== WHAT IS EXPECTED ==
After finding the line containing "openMap_q,8" below, please output that line and each following one through the line containing "Power figures use", exactly as written.

== WORKING DATA ==
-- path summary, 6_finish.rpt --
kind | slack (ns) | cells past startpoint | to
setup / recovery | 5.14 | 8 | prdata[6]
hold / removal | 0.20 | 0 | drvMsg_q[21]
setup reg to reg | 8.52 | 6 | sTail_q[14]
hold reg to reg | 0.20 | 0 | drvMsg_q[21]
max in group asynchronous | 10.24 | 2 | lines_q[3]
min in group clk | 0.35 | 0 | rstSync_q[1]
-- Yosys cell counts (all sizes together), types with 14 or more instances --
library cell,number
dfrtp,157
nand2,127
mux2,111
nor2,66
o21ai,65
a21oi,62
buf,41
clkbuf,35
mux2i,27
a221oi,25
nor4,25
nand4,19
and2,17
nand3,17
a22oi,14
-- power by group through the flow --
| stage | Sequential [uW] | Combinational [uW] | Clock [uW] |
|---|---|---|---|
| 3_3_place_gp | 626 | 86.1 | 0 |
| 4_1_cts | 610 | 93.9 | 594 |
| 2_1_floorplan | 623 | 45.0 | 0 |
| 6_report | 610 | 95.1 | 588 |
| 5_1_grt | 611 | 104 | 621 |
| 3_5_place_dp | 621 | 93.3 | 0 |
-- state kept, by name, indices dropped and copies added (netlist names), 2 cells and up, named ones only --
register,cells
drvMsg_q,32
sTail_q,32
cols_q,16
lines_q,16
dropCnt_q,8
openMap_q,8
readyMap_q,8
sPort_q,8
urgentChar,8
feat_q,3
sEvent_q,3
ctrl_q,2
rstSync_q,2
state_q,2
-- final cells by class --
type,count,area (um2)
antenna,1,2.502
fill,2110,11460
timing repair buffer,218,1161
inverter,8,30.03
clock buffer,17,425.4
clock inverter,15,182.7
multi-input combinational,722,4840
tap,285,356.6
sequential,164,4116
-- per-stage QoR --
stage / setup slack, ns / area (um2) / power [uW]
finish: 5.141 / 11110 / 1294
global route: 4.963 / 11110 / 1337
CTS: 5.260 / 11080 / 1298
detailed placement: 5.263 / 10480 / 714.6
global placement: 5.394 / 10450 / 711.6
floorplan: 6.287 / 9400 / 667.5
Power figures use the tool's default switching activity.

* * *

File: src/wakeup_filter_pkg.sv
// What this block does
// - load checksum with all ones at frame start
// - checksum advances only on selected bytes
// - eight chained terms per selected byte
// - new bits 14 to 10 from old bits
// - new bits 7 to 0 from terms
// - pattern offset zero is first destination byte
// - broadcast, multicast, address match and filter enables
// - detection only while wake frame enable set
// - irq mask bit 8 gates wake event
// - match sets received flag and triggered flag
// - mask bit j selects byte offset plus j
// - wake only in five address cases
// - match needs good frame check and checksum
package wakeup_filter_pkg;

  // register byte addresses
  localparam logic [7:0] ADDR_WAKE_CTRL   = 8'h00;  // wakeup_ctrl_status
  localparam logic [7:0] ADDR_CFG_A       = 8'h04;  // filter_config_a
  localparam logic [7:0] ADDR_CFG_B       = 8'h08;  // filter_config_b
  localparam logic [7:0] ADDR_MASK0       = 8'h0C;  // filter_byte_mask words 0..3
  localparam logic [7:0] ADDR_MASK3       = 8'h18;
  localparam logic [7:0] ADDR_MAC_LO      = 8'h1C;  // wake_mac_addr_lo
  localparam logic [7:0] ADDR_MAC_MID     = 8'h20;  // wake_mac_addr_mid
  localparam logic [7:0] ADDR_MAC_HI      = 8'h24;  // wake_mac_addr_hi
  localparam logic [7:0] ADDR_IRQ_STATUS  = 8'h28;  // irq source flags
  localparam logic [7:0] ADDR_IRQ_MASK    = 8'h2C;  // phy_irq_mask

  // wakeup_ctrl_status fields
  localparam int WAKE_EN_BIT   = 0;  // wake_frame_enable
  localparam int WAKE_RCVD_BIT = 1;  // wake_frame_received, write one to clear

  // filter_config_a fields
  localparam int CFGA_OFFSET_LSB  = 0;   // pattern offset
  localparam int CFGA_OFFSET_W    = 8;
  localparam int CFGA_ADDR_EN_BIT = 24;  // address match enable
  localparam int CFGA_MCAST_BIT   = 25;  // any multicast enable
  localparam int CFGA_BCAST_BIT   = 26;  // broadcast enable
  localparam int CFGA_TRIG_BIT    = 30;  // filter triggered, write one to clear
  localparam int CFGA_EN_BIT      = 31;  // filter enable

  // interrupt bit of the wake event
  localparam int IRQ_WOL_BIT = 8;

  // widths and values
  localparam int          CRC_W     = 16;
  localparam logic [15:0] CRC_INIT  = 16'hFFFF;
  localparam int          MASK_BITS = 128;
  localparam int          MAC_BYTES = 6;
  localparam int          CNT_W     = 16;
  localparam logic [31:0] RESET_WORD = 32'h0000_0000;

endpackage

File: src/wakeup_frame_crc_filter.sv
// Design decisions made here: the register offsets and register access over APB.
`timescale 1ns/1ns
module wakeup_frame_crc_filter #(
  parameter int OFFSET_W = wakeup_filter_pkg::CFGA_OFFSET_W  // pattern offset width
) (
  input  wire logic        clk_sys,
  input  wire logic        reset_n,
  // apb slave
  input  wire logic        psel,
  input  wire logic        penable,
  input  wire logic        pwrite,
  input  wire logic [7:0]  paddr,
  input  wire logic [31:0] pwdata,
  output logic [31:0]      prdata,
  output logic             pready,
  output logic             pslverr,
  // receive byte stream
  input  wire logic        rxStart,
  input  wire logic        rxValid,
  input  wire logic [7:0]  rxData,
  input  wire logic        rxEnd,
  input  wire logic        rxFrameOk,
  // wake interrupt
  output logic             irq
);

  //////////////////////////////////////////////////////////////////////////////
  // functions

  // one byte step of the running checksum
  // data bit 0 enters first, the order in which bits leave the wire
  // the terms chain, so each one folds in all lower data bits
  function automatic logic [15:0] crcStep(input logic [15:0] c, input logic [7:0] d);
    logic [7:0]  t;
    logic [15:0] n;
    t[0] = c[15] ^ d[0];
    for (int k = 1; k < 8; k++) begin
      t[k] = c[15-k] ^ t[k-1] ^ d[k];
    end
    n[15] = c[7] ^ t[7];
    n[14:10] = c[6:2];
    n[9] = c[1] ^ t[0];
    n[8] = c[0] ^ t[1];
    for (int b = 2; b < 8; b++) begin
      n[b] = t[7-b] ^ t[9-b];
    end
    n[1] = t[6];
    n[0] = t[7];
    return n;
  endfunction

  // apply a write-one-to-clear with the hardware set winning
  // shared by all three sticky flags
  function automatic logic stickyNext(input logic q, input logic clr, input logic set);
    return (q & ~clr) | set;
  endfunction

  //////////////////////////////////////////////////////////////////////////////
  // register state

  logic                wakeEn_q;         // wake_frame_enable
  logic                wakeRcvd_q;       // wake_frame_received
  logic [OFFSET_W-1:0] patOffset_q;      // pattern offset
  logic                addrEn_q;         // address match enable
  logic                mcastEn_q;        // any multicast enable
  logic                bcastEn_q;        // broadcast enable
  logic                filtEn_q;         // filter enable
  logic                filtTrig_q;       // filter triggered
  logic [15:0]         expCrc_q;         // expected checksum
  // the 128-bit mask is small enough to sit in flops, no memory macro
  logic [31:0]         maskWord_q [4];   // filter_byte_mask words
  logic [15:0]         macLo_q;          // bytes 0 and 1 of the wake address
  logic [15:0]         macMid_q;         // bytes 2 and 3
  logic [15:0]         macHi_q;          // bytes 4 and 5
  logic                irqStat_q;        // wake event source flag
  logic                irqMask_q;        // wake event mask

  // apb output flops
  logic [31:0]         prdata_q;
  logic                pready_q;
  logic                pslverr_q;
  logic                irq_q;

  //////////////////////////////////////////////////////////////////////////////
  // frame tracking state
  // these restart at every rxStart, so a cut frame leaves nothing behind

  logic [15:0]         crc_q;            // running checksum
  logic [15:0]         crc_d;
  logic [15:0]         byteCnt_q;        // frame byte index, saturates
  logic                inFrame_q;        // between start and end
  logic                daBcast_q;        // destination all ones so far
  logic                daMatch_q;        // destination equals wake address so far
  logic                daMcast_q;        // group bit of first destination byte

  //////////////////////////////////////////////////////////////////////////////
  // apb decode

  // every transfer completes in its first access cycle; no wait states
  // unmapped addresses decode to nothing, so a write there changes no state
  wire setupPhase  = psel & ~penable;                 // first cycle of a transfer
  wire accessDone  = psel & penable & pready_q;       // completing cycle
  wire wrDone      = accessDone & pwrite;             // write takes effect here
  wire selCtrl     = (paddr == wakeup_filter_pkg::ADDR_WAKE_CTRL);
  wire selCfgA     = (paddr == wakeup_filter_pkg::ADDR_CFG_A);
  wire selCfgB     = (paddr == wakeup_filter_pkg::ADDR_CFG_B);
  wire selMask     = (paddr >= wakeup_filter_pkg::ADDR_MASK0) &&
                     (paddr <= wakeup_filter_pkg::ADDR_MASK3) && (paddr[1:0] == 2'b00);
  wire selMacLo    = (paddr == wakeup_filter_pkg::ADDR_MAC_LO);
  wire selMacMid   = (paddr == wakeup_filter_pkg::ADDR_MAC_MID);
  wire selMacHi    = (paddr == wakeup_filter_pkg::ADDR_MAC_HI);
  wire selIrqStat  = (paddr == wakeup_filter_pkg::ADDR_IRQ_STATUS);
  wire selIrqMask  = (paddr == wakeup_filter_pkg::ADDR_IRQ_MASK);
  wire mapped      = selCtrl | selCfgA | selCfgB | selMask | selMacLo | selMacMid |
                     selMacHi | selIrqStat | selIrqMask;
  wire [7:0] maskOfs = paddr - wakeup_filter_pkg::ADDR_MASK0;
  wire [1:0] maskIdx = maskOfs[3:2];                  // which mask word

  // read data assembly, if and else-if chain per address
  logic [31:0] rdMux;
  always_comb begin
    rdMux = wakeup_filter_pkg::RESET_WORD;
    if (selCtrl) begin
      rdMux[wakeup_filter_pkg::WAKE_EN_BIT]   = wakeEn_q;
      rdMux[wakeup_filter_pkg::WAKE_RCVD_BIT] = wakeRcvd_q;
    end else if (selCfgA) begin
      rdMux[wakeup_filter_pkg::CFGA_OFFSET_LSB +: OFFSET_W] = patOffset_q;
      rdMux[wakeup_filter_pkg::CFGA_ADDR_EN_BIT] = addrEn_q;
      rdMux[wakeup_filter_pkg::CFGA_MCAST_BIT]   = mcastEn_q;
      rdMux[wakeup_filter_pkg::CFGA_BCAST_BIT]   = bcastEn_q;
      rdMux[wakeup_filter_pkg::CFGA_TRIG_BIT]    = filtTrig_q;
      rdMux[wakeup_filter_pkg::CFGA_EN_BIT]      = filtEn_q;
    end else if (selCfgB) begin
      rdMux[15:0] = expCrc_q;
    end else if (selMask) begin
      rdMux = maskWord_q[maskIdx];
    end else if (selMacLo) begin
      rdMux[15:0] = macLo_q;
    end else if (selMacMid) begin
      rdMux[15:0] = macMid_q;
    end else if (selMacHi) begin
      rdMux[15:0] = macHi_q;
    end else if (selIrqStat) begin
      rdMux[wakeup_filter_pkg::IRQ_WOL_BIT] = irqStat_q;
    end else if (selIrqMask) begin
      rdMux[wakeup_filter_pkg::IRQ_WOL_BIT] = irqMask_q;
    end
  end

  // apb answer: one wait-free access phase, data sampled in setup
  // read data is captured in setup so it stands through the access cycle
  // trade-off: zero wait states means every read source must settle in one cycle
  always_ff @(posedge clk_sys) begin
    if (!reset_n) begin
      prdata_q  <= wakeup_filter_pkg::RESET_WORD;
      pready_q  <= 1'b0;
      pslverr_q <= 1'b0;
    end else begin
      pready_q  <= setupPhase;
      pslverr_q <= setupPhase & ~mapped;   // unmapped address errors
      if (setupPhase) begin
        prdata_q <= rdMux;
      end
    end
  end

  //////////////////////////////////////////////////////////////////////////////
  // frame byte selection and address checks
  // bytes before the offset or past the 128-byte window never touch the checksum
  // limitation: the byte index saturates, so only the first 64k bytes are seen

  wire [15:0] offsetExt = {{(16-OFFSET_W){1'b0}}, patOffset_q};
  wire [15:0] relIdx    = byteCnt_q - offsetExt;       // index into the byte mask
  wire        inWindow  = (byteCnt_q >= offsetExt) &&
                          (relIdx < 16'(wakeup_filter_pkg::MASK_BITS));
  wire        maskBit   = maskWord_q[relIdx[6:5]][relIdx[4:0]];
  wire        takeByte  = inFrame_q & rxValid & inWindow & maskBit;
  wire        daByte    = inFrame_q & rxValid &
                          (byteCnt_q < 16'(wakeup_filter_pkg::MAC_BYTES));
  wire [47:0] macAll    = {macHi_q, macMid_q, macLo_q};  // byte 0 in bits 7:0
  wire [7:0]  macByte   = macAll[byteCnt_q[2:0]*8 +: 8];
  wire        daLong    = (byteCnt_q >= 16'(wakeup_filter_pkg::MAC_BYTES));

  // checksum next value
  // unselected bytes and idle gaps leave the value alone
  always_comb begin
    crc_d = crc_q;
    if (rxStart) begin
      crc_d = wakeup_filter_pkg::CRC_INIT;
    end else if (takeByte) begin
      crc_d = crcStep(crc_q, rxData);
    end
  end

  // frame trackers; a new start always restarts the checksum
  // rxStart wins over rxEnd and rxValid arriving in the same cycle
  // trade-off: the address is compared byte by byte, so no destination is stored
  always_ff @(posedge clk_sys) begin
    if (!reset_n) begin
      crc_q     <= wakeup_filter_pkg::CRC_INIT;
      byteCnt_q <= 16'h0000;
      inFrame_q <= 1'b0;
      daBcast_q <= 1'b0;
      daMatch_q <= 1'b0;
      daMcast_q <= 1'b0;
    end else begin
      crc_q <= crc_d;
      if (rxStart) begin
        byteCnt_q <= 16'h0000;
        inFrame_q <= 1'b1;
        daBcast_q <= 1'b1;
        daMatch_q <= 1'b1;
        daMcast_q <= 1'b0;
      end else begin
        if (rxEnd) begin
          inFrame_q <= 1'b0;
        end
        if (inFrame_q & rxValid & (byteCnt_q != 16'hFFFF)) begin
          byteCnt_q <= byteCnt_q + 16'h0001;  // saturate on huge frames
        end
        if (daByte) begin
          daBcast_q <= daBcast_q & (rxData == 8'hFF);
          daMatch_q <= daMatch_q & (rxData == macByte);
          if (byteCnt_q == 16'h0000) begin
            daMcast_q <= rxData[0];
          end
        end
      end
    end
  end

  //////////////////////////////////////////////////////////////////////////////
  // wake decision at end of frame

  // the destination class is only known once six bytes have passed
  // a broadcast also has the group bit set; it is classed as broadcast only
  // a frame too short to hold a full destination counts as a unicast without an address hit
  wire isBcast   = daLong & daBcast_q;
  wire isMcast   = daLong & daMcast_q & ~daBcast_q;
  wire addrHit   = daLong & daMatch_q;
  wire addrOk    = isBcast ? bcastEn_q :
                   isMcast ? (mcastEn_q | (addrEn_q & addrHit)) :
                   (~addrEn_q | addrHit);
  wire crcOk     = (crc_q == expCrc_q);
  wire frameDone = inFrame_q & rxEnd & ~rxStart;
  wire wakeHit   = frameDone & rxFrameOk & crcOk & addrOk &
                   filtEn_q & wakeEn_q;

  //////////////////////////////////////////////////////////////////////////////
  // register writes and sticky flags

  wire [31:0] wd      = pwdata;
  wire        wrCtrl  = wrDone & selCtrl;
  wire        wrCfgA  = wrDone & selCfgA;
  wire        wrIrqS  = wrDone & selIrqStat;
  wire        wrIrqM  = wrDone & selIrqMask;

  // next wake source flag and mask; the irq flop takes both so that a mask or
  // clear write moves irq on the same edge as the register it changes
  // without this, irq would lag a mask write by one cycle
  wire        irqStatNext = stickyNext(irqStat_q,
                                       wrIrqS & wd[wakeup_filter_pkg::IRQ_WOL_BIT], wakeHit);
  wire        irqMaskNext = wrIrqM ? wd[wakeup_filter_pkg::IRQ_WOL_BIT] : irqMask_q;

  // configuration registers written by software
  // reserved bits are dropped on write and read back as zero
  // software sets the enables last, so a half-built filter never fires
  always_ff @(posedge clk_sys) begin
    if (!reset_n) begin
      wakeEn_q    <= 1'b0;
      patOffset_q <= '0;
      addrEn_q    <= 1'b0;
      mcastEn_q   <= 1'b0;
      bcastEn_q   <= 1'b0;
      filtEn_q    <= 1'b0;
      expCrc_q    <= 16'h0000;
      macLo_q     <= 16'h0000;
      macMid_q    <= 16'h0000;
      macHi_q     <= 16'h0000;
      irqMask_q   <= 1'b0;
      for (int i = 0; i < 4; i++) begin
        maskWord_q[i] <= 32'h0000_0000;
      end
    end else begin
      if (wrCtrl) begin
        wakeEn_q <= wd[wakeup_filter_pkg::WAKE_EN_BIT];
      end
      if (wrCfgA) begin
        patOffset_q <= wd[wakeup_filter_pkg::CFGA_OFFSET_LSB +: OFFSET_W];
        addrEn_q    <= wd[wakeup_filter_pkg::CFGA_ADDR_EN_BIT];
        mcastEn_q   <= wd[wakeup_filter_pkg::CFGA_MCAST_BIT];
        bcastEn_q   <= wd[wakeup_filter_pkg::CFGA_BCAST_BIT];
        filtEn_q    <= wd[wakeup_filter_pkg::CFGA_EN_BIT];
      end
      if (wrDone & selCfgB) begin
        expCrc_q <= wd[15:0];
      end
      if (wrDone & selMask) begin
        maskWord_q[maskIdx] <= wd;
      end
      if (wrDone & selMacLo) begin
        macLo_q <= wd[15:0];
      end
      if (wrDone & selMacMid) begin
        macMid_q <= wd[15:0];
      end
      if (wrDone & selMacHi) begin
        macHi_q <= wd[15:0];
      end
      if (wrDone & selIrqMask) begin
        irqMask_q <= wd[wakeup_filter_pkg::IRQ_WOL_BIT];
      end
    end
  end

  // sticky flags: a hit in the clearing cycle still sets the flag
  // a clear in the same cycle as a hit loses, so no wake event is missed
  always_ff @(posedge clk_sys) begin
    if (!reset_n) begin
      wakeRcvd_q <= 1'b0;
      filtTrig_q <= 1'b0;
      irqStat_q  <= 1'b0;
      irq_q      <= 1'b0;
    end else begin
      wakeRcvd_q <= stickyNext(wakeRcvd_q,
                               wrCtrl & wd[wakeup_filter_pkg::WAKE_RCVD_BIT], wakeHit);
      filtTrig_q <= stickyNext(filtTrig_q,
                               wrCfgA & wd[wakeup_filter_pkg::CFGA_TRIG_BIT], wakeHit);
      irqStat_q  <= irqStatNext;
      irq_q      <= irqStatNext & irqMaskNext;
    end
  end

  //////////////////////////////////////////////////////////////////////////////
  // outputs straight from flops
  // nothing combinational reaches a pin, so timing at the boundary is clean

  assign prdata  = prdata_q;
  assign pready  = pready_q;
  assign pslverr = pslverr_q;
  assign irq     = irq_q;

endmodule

== OUTPUT FOR THIS EXERCISE ==
openMap_q,8
readyMap_q,8
sPort_q,8
urgentChar,8
feat_q,3
sEvent_q,3
ctrl_q,2
rstSync_q,2
state_q,2
-- final cells by class --
type,count,area (um2)
antenna,1,2.502
fill,2110,11460
timing repair buffer,218,1161
inverter,8,30.03
clock buffer,17,425.4
clock inverter,15,182.7
multi-input combinational,722,4840
tap,285,356.6
sequential,164,4116
-- per-stage QoR --
stage / setup slack, ns / area (um2) / power [uW]
finish: 5.141 / 11110 / 1294
global route: 4.963 / 11110 / 1337
CTS: 5.260 / 11080 / 1298
detailed placement: 5.263 / 10480 / 714.6
global placement: 5.394 / 10450 / 711.6
floorplan: 6.287 / 9400 / 667.5
Power figures use the tool's default switching activity.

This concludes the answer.